Renate Flury, Frischluft

by Kristin Schmidt

Das Gehirn braucht Sauerstoff zum Denken, je mehr, desto besser. Zwei Turbogebläse pusten frische Luft in den Veranstaltungssaal. Die kräftige Brise weht durch den Raum, sie tönt und strömt, sie beansprucht Aufmerksamkeit. Statt das Denken zu fördern, unterbricht das windige Brausen die Konzentration. Oder bringt es die abgeschweiften Gedanken zurück zum Ort des Geschehens?
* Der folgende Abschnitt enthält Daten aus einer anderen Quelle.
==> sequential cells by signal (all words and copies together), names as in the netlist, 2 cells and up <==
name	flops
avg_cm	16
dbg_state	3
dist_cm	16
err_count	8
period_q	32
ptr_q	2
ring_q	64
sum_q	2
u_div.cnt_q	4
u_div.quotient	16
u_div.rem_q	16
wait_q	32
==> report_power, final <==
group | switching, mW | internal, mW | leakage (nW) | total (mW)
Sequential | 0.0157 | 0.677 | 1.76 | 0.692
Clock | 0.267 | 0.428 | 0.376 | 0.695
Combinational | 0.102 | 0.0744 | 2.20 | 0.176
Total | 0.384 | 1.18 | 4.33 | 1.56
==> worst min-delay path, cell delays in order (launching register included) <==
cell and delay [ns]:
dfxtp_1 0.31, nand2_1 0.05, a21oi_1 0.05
**src/rtl/arbitro_rr_sched.sv**
```systemverilog
`default_nettype none
// ============================================================================
// Module   : arbitro_rr_sched
// Purpose  : Weighted round-robin scheduler moving words from four input
//            FIFOs to four output FIFOs. One input port is granted at a time.
//            The granted port is popped for up to BURST words. Each word is
//            steered to the output FIFO named by its 2-bit destination field.
//            A stall timer releases a grant that has been blocked by output
//            back-pressure for STALL_MAX cycles.
// Revision : 1.0 - initial release
// ----------------------------------------------------------------------------
// Ports
//   clk                 : clock, all logic on the rising edge
//   reset_L             : synchronous reset, active low
//   empty_p0..3         : input FIFO empty flags
//   data_in_0..3        : input FIFO head words (first-word-fall-through)
//   almostfull_p0..3    : output FIFO almost-full flags
//   pop_p0..3           : input FIFO pop strobes (combinational)
//   push_p0..3          : output FIFO push strobes (registered)
//   data_out_0..3       : output FIFO write data (registered)
//   grant               : current / last granted input port (registered)
//   idle                : scheduler idle with every input FIFO empty
// ============================================================================
module arbitro_rr_sched #(
    parameter int FIFO_WORD_SIZE = 10,
    parameter int DEST_LSB       = 8,
    parameter int BURST          = 4,
    parameter int STALL_MAX      = 8
) (
    input  logic                      clk,
    input  logic                      reset_L,
    input  logic                      empty_p0,
    input  logic                      empty_p1,
    input  logic                      empty_p2,
    input  logic                      empty_p3,
    input  logic [FIFO_WORD_SIZE-1:0] data_in_0,
    input  logic [FIFO_WORD_SIZE-1:0] data_in_1,
    input  logic [FIFO_WORD_SIZE-1:0] data_in_2,
    input  logic [FIFO_WORD_SIZE-1:0] data_in_3,
    input  logic                      almostfull_p0,
    input  logic                      almostfull_p1,
    input  logic                      almostfull_p2,
    input  logic                      almostfull_p3,
    output logic                      pop_p0,
    output logic                      pop_p1,
    output logic                      pop_p2,
    output logic                      pop_p3,
    output logic                      push_p0,
    output logic                      push_p1,
    output logic                      push_p2,
    output logic                      push_p3,
    output logic [FIFO_WORD_SIZE-1:0] data_out_0,
    output logic [FIFO_WORD_SIZE-1:0] data_out_1,
    output logic [FIFO_WORD_SIZE-1:0] data_out_2,
    output logic [FIFO_WORD_SIZE-1:0] data_out_3,
    output logic [1:0]                grant,
    output logic                      idle
);

    localparam logic [0:0] S_IDLE     = 1'b0;
    localparam logic [0:0] S_SERVE    = 1'b1;
    localparam logic [3:0] BURST_LAST = 4'(BURST - 1);
    localparam logic [3:0] STALL_LAST = 4'(STALL_MAX - 1);

    logic [3:0]                w_empty;
    logic [3:0]                w_afull;
    logic [FIFO_WORD_SIZE-1:0] w_data_in [4];

    assign w_empty      = {empty_p3, empty_p2, empty_p1, empty_p0};
    assign w_afull      = {almostfull_p3, almostfull_p2, almostfull_p1, almostfull_p0};
    assign w_data_in[0] = data_in_0;
    assign w_data_in[1] = data_in_1;
    assign w_data_in[2] = data_in_2;
    assign w_data_in[3] = data_in_3;

    logic [0:0] state_q, state_d;
    logic [1:0] grant_q, grant_d;
    logic [3:0] burst_cnt_q, burst_cnt_d;
    logic [3:0] stall_cnt_q, stall_cnt_d;

    logic [FIFO_WORD_SIZE-1:0] w_head;
    logic [1:0]                w_dest;
    logic                      w_head_vld;
    logic                      w_pop;
    logic                      w_stall;

    assign w_head     = w_data_in[grant_q];
    assign w_dest     = w_head[DEST_LSB +: 2];
    assign w_head_vld = !w_empty[grant_q];
    // Pops are qualified with reset_L so nothing leaves a FIFO while in reset.
    assign w_pop      = reset_L && (state_q == S_SERVE) && w_head_vld && !w_afull[w_dest];
    assign w_stall    = reset_L && (state_q == S_SERVE) && w_head_vld &&  w_afull[w_dest];

    // Round-robin pick: scan grant+1 .. grant+4 (the last wraps back onto grant).
    logic [1:0] w_rr_sel;
    logic       w_any_req;
    always_comb begin
        w_rr_sel  = grant_q;
        w_any_req = 1'b0;
        for (int k = 1; k <= 4; k++) begin
            if (!w_any_req && !w_empty[grant_q + 2'(k)]) begin
                w_rr_sel  = grant_q + 2'(k);
                w_any_req = 1'b1;
            end
        end
    end

    // State register
    always_ff @(posedge clk) begin
        if (!reset_L) begin
            state_q     <= S_IDLE;
            grant_q     <= 2'd3;
            burst_cnt_q <= 4'd0;
            stall_cnt_q <= 4'd0;
        end else begin
            state_q     <= state_d;
            grant_q     <= grant_d;
            burst_cnt_q <= burst_cnt_d;
            stall_cnt_q <= stall_cnt_d;
        end
    end

    // Next-state logic
    always_comb begin
        state_d     = state_q;
        grant_d     = grant_q;
        burst_cnt_d = burst_cnt_q;
        stall_cnt_d = stall_cnt_q;
        case (state_q)
            S_IDLE: begin
                if (w_any_req) begin
                    state_d     = S_SERVE;
                    grant_d     = w_rr_sel;
                    burst_cnt_d = 4'd0;
                    stall_cnt_d = 4'd0;
                end
            end
            S_SERVE: begin
                if (w_pop) begin
                    burst_cnt_d = burst_cnt_q + 4'd1;
                    stall_cnt_d = 4'd0;
                    if (burst_cnt_q == BURST_LAST) begin
                        state_d = S_IDLE;
                    end
                end else if (w_stall) begin
                    stall_cnt_d = stall_cnt_q + 4'd1;
                    if (stall_cnt_q == STALL_LAST) begin
                        state_d = S_IDLE;
                    end
                end else begin
                    // Neither pop nor stall: the granted FIFO has run dry.
                    state_d = S_IDLE;
                end
            end
            default: state_d = S_IDLE;
        endcase
    end

    // Output logic
    always_comb begin
        pop_p0 = w_pop && (grant_q == 2'd0);
        pop_p1 = w_pop && (grant_q == 2'd1);
        pop_p2 = w_pop && (grant_q == 2'd2);
        pop_p3 = w_pop && (grant_q == 2'd3);
        idle   = (state_q == S_IDLE) && (&w_empty);
    end

    // Push path: one cycle behind the pop, word passed through untouched.
    logic [3:0]                push_q, push_d;
    logic [FIFO_WORD_SIZE-1:0] dout_q [4];

    always_comb begin
        push_d = w_pop ? (4'b0001 << w_dest) : 4'b0000;
    end

    always_ff @(posedge clk) begin
        if (!reset_L) begin
            push_q <= 4'b0000;
            for (int i = 0; i < 4; i++) begin
                dout_q[i] <= '0;
            end
        end else begin
            push_q <= push_d;
            if (w_pop) begin
                dout_q[w_dest] <= w_head;
            end
        end
    end

    // A push registered just before reset asserts must not reach the output
    // FIFO, so the strobes are also qualified by reset_L.
    assign push_p0    = push_q[0] && reset_L;
    assign push_p1    = push_q[1] && reset_L;
    assign push_p2    = push_q[2] && reset_L;
    assign push_p3    = push_q[3] && reset_L;
    assign data_out_0 = dout_q[0];
    assign data_out_1 = dout_q[1];
    assign data_out_2 = dout_q[2];
    assign data_out_3 = dout_q[3];
    assign grant      = grant_q;

endmodule
`default_nettype wire

```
Renate Flury inszeniert mit „FrischLuft“ eindrucksvolle Störmomente innerhalb der Kulturlandsgemeinde. Eben noch drehte sich alles ums Wohl- oder Übelsein und plötzlich trägt der Wind nicht nur die Worte davon, sondern mit ihnen die geäusserten Überzeugungen und Ideen ebenso wie deren Reflexion im Publikum. Für eine Minute lang erobert sich der mächtige Luftzug einen Platz in den Köpfen, schafft Raum für einen neuen Denkanfang.

Renate Flury hat eine Arbeit entwickelt, die gerade in ihrer immateriellen Erscheinung grösste Präsenz und Wirksamkeit entfaltet. Die Thurgauer Bildhauerin (1953 in Zürich geboren) beschreitet mit „FrischLuft“ neue Wege, die dennoch in logischer Konsequenz zum Vorangegangenen stehen. Was im Material Stein seinen Anfang nahm ist nun im Atmosphärischen angelangt, besitzt aber von nach wie vor gewichtige Ausdruckskraft.

Vor dem Eingang zum Hotel Krone ist ein Werk aus Muschelkalk zu sehen. Es gehört zur Gruppe der „Traumwesen“. Es ist weder Mensch noch Tier, genauso wenig gibt es ein Vorn oder Hinten. Die Skulptur will umrundet werden, nur so offenbart sie sich in Gänze. Männlich und weiblich finden unter dem wuchernden Haupt zu einer Einheit zusammen.

Der menschliche Körper ist immer wieder Gegenstand der künstlerischen Forschung Renate Flurys: Ende der 1990er Jahre übersetzt die Künstlerin menschliche Knochen zehnfach vergrössert in Marmor. Die Serie ist nicht abgeschlossen, da ist Flury gezwungen, sich neue künstlerische Materialien anzueignen. Die Künstlerin ist an Multipler Sklerose erkrankt. In den frühen 2000er Jahren beginnt sie mit Schaumstoff zu arbeiten. Der künstlerische Prozess ist in diesem Material ähnlich wie beim Behauen des Steines: „Ich muss die richtigen Punkte finden. Im Weghauen des Materials befreie ich das Werk aus der vorgegebenen Form.“ Es entstehen die pcbodys – ins Körperhafte übersetzte Computerkürzel, wie sie Drucker statt konkreter Fehlermeldungen ausspucken. Dem Zufälligen wird eine bleibende Form verliehen. Das gleiche Prinzip verfolgt Flury auch in ihren Wachstagebüchern: Die kleinen Plastiken sind Momentaufnahmen. Mit ihnen hält die Künstlerin Begegnungen, Ereignisse oder Dinge aus ihrem Alltag fest, verleiht ihnen eine neue Geltung.

Dem Flüchtigen und Unscheinbaren widmet sich Renate Flury auch in ihren Fotografien und Computerbildern. Erstere lenken den Blick auf Körperdetails, letztere sind spontan entstandene, fragile Kritzeleien, witzig, schwerelos, unbeschwert – so wie „FrischLuft“.